PROBLEM REQUIREMENTS — Range to reproduce from the entries below: the line with "and+or+nand+nor,1132,1132", the line with "xor gates and xnor gates,352,352", and every line in between. Give them exactly and give nothing else.

PROVIDED INFORMATION —

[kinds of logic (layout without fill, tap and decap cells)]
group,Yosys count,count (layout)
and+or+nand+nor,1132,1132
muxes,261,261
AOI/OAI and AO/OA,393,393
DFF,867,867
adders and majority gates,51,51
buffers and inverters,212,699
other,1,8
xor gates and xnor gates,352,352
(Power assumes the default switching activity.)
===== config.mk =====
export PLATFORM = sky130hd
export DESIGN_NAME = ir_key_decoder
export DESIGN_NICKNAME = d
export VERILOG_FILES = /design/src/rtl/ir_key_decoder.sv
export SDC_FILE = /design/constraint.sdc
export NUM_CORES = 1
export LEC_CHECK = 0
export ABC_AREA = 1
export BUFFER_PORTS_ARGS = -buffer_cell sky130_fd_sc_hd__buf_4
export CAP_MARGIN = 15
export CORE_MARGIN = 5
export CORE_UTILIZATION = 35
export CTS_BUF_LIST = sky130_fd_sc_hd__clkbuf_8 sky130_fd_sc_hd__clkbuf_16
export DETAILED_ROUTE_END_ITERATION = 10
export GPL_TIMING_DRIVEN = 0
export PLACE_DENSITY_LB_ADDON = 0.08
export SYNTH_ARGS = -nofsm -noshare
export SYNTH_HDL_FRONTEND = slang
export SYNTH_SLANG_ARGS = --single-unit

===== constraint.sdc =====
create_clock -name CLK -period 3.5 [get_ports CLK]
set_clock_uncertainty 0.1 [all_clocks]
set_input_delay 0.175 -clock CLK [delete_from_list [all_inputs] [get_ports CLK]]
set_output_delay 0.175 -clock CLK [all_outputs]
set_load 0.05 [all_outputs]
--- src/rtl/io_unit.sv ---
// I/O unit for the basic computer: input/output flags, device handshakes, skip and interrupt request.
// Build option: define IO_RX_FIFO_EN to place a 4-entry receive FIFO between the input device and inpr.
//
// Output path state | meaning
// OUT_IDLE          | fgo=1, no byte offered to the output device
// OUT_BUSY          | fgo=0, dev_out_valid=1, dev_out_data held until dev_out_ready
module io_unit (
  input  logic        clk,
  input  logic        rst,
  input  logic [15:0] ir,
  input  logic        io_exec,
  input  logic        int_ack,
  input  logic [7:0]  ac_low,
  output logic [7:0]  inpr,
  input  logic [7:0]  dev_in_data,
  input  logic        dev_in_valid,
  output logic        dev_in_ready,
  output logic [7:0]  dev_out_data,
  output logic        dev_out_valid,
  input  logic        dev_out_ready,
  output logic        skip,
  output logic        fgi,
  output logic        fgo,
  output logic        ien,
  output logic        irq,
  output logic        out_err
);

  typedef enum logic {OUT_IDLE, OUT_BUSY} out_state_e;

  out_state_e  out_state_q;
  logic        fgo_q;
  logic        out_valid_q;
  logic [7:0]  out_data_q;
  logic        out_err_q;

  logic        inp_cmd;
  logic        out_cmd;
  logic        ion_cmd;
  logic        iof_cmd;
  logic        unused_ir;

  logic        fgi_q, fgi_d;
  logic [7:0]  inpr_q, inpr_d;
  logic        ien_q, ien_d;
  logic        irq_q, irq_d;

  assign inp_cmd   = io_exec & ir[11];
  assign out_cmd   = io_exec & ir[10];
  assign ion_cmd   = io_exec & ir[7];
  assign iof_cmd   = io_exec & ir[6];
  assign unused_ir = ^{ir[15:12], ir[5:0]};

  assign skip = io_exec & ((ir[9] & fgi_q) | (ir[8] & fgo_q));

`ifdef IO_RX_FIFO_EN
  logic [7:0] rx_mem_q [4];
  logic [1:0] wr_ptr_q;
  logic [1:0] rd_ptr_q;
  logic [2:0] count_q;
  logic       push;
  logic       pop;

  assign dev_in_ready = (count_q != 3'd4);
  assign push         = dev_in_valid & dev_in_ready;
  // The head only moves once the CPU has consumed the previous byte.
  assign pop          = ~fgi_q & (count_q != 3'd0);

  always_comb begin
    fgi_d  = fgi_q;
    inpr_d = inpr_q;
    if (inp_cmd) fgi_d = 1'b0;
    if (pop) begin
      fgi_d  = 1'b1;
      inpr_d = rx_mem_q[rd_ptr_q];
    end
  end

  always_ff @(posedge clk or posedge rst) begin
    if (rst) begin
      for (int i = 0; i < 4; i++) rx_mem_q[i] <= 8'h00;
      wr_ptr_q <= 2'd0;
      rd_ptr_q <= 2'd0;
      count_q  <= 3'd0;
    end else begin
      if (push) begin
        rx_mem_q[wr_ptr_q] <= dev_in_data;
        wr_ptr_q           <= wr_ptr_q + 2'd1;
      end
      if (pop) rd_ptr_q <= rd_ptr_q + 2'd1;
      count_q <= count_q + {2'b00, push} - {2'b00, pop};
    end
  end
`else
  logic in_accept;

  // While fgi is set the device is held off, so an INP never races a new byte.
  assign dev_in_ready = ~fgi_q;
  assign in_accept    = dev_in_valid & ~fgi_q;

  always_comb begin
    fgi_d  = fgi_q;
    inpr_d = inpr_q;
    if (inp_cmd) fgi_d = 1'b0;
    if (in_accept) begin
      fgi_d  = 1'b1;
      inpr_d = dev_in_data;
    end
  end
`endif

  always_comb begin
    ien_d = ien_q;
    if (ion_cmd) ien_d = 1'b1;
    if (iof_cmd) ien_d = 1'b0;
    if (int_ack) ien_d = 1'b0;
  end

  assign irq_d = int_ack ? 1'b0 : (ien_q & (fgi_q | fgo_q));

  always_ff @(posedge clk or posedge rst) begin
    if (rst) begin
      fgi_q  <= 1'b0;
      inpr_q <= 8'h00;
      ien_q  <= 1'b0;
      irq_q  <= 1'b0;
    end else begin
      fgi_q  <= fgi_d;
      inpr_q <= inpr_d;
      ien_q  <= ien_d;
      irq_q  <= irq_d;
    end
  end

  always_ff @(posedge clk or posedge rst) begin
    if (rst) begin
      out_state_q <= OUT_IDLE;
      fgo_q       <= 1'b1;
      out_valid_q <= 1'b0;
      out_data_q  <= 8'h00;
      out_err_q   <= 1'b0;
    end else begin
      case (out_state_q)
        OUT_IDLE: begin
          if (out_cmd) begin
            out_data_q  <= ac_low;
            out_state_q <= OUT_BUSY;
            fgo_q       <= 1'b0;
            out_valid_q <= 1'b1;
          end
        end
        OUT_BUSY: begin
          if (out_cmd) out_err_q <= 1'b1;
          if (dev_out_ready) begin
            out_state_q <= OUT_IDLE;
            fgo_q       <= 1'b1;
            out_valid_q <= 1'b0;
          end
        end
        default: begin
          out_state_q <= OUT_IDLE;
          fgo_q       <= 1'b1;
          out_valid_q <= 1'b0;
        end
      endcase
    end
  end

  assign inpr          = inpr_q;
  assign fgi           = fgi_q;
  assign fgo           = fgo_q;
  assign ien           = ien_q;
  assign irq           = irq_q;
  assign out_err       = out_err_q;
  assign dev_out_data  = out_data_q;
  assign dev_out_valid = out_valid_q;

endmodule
* * *
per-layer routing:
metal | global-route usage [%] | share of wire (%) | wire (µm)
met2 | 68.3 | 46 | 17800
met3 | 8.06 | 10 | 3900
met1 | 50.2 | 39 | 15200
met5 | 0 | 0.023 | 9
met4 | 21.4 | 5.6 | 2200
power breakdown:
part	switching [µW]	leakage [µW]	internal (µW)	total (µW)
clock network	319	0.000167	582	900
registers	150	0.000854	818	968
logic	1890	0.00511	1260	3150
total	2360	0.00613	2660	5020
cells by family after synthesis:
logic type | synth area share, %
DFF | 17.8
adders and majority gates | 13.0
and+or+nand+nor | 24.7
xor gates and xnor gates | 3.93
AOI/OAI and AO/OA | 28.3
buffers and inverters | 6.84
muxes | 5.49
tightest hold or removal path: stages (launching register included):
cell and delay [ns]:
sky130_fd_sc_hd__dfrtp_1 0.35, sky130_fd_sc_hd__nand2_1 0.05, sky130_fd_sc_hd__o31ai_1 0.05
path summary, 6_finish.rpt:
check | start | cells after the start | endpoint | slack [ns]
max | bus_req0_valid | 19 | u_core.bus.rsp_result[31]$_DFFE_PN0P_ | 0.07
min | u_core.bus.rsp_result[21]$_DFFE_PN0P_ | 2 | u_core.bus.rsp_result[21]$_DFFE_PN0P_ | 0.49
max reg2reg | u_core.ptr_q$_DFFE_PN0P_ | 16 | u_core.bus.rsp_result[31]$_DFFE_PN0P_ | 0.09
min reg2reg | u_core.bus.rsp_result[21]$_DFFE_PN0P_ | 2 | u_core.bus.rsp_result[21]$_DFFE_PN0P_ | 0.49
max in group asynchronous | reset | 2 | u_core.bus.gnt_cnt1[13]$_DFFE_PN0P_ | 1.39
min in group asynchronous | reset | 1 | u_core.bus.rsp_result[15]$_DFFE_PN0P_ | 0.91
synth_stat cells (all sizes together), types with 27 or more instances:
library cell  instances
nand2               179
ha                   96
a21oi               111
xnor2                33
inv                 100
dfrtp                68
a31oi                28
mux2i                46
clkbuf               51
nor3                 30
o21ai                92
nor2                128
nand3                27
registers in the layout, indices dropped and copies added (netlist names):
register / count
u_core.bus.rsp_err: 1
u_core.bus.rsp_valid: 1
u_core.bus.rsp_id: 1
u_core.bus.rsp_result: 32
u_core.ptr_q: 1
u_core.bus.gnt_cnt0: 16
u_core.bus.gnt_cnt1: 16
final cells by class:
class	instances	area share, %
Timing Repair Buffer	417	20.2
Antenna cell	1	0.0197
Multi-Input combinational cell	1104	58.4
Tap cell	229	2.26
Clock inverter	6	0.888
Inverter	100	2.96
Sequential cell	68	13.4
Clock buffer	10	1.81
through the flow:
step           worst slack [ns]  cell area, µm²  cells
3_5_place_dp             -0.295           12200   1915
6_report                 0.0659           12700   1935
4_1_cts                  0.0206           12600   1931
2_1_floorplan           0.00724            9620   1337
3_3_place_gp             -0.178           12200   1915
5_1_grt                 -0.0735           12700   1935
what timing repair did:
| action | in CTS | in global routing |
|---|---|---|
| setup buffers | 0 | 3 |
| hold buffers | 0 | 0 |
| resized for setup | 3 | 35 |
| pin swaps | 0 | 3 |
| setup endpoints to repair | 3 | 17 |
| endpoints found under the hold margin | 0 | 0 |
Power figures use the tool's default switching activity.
---
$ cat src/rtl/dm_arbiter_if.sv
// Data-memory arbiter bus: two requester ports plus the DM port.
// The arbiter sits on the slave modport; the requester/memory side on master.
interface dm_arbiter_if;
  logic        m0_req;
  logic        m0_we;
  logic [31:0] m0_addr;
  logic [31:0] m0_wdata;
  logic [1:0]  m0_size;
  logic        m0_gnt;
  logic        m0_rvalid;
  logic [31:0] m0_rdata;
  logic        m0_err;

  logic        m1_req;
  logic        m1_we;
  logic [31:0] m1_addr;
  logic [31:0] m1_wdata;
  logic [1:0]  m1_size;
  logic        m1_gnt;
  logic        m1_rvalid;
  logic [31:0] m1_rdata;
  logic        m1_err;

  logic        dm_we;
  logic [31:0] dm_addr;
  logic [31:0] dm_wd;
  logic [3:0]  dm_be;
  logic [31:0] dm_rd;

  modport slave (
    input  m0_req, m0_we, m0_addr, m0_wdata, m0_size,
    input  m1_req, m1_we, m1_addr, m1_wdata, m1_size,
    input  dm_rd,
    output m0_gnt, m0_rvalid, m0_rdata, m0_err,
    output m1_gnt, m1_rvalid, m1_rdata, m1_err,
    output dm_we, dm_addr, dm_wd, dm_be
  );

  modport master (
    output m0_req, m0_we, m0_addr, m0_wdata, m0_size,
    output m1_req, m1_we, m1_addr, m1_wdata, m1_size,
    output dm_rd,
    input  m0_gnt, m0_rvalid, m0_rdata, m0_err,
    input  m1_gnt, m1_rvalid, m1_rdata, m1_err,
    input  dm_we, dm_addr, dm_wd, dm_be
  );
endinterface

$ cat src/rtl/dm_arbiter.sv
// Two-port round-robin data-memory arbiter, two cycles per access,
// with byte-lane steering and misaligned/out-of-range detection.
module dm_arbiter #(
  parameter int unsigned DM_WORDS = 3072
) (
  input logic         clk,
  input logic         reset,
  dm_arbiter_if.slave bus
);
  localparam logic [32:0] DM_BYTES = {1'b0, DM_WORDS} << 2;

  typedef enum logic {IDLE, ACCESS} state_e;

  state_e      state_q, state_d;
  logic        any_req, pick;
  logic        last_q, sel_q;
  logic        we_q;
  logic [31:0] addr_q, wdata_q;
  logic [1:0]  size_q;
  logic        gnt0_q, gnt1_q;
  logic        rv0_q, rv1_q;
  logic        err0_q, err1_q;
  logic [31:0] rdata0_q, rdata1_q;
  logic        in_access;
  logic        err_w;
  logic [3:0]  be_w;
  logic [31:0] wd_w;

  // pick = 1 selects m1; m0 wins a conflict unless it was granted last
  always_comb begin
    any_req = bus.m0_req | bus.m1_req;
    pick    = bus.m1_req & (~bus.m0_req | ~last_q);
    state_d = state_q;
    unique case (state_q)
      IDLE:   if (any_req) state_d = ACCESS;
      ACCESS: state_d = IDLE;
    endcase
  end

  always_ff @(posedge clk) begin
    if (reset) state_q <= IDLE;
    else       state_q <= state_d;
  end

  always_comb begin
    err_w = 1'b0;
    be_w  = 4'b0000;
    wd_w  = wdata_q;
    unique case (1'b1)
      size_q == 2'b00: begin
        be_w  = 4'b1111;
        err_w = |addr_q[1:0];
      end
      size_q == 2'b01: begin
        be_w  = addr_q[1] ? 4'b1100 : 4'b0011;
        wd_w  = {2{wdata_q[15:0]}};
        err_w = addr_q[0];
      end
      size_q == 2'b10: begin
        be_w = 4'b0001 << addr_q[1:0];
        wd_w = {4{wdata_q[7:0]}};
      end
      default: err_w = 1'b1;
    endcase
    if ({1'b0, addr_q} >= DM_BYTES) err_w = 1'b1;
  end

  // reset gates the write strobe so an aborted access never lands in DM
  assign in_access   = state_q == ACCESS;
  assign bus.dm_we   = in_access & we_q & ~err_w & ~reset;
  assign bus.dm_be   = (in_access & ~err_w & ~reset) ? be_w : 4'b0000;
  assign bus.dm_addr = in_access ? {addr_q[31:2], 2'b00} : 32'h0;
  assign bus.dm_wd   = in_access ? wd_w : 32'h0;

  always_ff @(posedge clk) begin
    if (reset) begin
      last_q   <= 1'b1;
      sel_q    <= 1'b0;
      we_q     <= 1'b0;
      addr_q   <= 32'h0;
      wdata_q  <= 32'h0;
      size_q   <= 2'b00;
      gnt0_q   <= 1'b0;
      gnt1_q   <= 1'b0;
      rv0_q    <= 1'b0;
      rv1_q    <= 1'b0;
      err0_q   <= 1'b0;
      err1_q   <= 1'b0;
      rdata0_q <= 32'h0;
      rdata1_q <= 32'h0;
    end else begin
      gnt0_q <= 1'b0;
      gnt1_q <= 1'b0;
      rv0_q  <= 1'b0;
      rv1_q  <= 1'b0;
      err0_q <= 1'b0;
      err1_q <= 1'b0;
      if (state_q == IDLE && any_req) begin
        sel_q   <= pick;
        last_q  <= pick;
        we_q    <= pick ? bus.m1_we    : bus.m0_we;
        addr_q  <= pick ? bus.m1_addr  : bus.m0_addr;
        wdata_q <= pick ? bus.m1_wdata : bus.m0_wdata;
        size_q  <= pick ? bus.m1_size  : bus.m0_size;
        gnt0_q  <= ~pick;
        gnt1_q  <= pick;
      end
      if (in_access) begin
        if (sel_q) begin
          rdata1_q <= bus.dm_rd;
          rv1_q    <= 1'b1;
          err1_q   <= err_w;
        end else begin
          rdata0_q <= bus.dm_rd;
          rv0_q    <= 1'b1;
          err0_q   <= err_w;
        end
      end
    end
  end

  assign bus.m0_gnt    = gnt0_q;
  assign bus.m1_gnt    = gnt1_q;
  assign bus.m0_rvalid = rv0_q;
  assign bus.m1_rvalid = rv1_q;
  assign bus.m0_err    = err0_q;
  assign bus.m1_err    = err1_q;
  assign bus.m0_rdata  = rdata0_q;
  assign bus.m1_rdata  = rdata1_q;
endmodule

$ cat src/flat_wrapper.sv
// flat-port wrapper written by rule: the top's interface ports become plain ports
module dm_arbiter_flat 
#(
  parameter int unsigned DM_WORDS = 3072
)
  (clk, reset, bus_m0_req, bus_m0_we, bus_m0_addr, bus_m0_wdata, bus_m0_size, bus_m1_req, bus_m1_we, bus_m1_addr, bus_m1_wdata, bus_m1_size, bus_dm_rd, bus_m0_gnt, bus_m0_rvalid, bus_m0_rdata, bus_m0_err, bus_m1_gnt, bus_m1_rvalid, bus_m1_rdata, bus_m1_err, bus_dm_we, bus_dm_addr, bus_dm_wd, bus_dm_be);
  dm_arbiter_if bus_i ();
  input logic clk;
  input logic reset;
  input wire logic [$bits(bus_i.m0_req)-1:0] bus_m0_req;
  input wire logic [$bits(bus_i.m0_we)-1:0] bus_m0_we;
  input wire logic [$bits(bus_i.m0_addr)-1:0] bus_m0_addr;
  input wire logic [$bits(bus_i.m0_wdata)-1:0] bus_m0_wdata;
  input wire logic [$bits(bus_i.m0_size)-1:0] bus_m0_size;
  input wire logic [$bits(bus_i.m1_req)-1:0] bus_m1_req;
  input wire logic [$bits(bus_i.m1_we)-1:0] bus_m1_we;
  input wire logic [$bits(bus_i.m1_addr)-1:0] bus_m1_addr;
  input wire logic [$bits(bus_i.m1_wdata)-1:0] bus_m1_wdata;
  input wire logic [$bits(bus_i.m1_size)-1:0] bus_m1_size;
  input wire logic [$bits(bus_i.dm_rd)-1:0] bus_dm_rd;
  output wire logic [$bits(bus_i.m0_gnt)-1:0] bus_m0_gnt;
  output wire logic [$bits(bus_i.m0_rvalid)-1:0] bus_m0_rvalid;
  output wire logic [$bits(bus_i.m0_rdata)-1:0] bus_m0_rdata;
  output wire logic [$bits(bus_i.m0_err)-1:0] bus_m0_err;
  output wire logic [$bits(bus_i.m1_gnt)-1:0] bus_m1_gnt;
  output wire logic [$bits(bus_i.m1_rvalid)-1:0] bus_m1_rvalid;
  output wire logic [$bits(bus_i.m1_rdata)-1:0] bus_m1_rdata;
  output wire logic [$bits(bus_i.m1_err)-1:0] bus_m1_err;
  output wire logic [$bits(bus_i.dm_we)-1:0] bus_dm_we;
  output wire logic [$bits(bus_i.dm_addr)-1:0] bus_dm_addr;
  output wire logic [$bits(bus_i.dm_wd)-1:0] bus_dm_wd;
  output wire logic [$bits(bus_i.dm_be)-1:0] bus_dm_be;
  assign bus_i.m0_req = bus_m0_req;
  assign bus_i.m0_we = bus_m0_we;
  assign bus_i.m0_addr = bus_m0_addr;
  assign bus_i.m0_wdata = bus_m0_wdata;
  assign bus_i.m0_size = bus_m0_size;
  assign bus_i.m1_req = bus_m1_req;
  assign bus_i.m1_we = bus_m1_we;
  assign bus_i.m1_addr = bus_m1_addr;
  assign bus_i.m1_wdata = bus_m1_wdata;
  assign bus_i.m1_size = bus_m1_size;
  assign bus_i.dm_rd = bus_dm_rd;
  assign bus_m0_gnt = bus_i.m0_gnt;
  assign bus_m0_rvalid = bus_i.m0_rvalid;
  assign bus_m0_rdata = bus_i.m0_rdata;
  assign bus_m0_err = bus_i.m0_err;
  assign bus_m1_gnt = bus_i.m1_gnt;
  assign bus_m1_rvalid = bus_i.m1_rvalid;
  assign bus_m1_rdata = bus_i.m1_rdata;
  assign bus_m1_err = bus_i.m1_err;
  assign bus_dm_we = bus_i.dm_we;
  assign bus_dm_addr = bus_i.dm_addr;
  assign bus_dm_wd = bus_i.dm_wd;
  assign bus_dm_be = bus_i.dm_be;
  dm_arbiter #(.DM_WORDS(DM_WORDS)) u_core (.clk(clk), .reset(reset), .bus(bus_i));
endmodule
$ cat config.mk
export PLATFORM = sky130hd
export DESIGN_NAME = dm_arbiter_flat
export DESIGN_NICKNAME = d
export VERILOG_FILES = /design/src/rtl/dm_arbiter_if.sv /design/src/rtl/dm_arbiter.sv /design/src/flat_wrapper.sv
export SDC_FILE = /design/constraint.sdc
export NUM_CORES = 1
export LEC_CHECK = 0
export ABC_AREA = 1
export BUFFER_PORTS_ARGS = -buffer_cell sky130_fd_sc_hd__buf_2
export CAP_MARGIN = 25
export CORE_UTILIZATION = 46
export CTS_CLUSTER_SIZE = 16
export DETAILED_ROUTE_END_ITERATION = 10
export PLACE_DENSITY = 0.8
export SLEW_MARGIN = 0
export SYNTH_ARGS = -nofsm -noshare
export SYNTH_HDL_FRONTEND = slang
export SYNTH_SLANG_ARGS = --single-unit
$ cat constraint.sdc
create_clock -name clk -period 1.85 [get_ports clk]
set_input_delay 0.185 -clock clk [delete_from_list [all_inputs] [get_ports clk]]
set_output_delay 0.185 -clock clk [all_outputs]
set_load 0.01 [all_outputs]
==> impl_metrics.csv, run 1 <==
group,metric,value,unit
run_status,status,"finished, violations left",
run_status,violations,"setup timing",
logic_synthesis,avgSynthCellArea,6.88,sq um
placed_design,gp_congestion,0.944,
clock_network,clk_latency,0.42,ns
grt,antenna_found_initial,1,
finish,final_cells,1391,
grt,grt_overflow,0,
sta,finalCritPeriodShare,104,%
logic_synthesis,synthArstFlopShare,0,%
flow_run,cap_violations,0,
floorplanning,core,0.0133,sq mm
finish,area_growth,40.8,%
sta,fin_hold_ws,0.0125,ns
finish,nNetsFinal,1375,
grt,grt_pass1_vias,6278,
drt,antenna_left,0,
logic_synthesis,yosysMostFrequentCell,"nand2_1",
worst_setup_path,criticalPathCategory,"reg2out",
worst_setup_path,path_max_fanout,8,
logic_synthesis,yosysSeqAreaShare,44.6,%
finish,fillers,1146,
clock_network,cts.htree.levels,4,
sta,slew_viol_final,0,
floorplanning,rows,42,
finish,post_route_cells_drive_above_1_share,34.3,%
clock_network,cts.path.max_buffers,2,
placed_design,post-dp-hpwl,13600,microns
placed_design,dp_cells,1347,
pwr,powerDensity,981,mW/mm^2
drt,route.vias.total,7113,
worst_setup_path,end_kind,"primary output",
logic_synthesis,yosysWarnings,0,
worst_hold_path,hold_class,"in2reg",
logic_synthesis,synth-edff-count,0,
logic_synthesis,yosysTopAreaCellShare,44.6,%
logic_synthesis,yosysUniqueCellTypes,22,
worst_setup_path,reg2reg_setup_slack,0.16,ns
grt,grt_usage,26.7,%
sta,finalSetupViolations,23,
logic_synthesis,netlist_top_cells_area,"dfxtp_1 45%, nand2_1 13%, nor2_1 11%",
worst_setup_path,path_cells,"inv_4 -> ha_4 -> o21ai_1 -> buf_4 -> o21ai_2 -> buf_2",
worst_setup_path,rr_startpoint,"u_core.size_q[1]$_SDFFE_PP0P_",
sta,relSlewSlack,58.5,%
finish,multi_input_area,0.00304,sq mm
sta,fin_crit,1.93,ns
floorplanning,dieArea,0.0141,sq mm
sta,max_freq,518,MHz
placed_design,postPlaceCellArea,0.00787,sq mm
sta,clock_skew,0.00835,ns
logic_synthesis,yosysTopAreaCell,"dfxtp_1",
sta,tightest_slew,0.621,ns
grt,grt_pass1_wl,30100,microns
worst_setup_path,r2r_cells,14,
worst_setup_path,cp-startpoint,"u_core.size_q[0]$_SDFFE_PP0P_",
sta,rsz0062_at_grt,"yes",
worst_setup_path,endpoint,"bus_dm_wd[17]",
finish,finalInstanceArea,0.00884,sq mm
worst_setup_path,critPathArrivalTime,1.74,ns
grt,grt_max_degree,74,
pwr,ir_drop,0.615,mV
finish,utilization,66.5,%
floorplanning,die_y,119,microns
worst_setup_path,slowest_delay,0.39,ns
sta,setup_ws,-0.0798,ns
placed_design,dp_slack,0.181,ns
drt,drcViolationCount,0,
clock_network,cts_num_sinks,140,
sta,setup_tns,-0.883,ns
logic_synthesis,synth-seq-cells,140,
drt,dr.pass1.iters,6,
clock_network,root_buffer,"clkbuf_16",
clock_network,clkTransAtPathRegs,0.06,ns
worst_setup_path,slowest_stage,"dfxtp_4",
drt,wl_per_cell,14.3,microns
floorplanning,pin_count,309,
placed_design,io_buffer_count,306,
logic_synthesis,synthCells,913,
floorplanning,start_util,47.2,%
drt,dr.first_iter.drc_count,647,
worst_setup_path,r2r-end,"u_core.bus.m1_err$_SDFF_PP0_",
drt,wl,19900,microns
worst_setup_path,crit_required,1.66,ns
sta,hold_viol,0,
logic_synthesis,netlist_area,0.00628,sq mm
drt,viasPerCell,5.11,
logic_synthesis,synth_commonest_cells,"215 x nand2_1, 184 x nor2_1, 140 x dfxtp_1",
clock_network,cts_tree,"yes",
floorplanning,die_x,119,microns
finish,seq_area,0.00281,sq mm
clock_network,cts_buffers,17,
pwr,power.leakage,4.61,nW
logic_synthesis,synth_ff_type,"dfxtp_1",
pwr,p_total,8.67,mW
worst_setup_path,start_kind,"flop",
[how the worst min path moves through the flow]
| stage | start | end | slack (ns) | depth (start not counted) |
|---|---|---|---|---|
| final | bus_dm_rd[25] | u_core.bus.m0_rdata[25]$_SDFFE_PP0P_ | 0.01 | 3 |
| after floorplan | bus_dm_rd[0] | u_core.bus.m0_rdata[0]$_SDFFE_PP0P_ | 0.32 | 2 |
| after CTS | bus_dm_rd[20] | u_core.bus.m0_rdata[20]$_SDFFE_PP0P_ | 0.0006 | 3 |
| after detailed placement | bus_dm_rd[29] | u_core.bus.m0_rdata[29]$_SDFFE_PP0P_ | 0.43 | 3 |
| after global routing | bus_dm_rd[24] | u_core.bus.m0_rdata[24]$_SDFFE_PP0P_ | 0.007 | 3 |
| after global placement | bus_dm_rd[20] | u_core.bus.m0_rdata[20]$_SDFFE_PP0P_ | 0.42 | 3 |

OUTPUT FOR THIS TASK —
and+or+nand+nor,1132,1132
muxes,261,261
AOI/OAI and AO/OA,393,393
DFF,867,867
adders and majority gates,51,51
buffers and inverters,212,699
other,1,8
xor gates and xnor gates,352,352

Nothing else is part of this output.